══ Data records
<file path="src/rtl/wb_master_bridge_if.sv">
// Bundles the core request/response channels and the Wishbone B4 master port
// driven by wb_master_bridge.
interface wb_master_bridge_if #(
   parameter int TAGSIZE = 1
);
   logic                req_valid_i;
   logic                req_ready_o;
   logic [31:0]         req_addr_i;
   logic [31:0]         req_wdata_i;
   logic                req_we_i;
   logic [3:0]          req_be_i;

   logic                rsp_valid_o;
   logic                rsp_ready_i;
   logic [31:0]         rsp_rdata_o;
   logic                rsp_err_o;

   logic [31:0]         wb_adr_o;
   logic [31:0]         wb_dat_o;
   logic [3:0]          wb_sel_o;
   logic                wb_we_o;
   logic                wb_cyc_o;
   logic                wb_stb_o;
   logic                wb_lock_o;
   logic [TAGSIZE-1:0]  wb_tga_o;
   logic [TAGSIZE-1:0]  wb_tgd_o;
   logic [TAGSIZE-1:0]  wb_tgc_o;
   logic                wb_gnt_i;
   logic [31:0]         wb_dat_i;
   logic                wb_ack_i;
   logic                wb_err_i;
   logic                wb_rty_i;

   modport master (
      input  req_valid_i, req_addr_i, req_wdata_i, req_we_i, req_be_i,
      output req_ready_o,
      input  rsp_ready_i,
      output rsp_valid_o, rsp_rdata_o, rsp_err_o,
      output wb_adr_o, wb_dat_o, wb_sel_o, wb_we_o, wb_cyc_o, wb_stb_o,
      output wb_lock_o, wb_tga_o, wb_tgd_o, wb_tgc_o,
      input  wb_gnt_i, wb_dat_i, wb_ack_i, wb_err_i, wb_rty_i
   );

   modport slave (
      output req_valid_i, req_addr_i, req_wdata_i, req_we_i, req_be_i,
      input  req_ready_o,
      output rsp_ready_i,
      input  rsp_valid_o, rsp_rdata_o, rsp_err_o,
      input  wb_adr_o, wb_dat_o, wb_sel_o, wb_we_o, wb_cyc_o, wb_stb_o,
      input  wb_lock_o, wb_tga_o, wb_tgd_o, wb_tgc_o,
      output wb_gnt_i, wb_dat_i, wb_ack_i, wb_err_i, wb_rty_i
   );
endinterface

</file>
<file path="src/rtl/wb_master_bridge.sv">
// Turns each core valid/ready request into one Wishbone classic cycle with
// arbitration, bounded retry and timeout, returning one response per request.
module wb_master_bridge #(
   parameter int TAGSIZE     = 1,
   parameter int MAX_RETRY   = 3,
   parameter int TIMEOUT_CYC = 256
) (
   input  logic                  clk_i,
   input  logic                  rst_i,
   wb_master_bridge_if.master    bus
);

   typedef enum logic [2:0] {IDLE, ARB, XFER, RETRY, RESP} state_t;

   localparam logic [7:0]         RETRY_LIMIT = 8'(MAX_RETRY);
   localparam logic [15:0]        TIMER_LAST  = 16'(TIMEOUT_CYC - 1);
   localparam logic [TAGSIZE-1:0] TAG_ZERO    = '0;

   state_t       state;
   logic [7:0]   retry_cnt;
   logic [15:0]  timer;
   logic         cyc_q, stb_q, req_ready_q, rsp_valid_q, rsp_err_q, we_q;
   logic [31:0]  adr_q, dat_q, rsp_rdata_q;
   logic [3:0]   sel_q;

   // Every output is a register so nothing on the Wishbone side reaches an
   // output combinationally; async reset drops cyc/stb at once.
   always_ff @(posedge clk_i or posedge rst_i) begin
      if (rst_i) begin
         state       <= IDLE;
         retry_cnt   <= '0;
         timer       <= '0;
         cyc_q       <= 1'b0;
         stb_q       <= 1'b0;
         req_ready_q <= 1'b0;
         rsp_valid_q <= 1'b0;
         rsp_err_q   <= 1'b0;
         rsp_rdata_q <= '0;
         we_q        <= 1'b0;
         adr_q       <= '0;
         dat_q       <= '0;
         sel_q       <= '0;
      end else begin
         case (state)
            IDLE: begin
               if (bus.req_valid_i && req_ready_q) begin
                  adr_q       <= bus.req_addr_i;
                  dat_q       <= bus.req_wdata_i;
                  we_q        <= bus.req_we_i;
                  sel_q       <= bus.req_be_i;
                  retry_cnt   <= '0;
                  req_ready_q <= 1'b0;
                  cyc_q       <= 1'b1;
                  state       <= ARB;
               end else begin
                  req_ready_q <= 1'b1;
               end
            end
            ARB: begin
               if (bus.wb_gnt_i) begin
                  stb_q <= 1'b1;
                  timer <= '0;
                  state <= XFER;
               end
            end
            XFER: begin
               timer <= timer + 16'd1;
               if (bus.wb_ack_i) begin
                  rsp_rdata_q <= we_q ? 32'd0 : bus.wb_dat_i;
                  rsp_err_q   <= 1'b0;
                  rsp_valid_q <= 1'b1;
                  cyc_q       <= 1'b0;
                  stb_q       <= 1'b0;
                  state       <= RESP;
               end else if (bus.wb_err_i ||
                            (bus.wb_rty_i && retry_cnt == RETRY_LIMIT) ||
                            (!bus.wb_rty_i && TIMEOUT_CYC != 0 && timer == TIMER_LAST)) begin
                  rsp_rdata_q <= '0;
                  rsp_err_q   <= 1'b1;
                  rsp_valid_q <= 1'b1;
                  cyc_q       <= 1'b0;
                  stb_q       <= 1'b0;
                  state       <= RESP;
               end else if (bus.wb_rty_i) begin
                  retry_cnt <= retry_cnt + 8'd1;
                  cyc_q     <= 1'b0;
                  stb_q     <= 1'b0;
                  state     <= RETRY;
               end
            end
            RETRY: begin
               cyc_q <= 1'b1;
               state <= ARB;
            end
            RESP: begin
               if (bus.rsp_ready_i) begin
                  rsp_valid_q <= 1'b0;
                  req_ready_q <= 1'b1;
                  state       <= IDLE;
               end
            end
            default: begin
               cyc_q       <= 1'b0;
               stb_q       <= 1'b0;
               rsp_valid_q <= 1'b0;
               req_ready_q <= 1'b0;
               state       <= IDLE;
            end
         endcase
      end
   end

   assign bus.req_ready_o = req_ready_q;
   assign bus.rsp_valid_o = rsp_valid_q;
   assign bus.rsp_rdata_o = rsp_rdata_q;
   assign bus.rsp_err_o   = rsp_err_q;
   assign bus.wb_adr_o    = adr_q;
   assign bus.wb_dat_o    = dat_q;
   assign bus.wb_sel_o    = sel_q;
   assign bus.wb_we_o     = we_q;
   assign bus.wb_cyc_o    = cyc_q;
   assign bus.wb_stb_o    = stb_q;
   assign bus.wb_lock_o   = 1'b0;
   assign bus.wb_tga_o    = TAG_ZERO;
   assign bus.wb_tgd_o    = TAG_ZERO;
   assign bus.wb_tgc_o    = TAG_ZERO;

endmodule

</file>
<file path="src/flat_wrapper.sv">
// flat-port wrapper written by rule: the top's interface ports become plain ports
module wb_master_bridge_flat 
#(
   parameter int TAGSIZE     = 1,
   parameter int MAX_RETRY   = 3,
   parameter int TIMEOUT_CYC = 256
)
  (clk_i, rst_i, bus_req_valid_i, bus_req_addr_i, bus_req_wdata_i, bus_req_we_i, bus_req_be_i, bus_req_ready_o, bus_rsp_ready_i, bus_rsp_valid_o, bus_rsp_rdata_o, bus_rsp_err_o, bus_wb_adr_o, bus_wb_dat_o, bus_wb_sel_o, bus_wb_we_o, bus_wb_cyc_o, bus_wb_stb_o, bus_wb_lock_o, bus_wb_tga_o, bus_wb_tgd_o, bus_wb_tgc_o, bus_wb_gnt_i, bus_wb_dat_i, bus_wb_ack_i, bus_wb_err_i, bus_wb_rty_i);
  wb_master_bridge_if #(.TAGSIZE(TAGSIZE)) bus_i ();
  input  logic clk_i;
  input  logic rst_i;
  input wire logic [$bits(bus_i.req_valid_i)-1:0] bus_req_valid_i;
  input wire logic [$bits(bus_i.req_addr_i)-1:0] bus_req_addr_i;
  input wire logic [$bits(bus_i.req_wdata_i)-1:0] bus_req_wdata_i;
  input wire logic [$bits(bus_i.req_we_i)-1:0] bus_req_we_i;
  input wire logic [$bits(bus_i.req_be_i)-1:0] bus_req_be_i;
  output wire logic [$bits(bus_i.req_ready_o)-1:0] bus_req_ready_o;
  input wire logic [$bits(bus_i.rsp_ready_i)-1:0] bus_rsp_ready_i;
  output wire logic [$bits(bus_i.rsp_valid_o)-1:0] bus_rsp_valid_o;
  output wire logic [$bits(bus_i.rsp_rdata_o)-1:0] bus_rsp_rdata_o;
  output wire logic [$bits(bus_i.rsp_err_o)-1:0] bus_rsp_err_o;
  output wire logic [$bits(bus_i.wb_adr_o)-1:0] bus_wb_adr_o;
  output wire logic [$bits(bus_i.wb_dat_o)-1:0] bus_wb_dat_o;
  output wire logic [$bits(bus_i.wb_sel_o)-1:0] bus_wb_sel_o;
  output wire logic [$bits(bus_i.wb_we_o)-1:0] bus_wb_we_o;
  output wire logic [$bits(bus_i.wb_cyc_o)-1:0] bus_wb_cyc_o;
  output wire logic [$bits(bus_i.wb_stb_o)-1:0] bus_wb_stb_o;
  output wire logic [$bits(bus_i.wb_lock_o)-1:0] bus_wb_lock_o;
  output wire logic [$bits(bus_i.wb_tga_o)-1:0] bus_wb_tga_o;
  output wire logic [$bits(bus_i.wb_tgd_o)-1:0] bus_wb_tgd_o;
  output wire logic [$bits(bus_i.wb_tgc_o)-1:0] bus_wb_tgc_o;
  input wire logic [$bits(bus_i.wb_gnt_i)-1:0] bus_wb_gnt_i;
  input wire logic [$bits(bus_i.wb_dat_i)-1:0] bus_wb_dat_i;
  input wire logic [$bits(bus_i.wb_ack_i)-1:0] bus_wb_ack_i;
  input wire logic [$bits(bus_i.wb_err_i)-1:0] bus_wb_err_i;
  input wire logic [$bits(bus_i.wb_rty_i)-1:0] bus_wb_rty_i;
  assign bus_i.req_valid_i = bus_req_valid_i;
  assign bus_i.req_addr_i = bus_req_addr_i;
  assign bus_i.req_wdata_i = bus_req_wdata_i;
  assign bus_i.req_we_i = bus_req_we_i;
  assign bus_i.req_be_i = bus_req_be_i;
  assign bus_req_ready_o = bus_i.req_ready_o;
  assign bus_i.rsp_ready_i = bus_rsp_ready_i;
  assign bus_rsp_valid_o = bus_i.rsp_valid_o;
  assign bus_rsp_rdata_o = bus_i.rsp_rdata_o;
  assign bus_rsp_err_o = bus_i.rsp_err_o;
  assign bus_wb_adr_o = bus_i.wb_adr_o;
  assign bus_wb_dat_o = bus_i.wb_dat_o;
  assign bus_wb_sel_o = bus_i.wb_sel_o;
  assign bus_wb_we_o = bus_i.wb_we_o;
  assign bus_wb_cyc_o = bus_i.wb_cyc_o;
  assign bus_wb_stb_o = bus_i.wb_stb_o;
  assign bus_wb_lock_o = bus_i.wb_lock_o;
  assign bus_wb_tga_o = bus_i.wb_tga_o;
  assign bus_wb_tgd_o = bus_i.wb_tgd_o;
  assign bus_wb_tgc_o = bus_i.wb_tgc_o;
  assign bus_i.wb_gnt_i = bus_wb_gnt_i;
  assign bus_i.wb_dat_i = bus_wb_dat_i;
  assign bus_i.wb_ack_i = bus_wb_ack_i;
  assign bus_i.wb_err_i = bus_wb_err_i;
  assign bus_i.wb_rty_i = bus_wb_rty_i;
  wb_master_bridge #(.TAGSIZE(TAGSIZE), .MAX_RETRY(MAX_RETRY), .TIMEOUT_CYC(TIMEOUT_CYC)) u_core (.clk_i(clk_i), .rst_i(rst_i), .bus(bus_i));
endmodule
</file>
════
══ Data records
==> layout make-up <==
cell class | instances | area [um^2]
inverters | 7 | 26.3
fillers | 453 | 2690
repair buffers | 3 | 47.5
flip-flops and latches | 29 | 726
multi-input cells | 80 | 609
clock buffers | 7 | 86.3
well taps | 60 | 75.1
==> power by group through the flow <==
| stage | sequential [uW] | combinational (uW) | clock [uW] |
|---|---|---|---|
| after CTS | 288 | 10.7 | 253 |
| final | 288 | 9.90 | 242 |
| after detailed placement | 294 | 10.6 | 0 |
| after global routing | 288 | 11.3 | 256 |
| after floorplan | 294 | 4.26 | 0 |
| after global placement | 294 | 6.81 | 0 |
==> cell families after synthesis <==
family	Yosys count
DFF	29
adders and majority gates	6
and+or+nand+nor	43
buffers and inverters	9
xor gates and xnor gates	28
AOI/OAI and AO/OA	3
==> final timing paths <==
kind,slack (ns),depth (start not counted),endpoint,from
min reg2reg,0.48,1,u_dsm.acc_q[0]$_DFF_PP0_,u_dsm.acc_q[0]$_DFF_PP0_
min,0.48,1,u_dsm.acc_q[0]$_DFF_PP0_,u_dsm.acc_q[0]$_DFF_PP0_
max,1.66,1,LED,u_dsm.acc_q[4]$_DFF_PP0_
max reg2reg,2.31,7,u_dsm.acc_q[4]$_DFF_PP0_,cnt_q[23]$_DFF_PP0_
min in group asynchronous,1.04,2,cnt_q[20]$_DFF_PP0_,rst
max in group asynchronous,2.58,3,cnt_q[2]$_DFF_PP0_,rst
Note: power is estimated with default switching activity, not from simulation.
════
What is needed: Only the lines above from the one with "min in group" through the one with "Note: power is" should be duplicated, character for character.

Result:
min in group asynchronous,1.04,2,cnt_q[20]$_DFF_PP0_,rst
max in group asynchronous,2.58,3,cnt_q[2]$_DFF_PP0_,rst
Note: power is estimated with default switching activity, not from simulation.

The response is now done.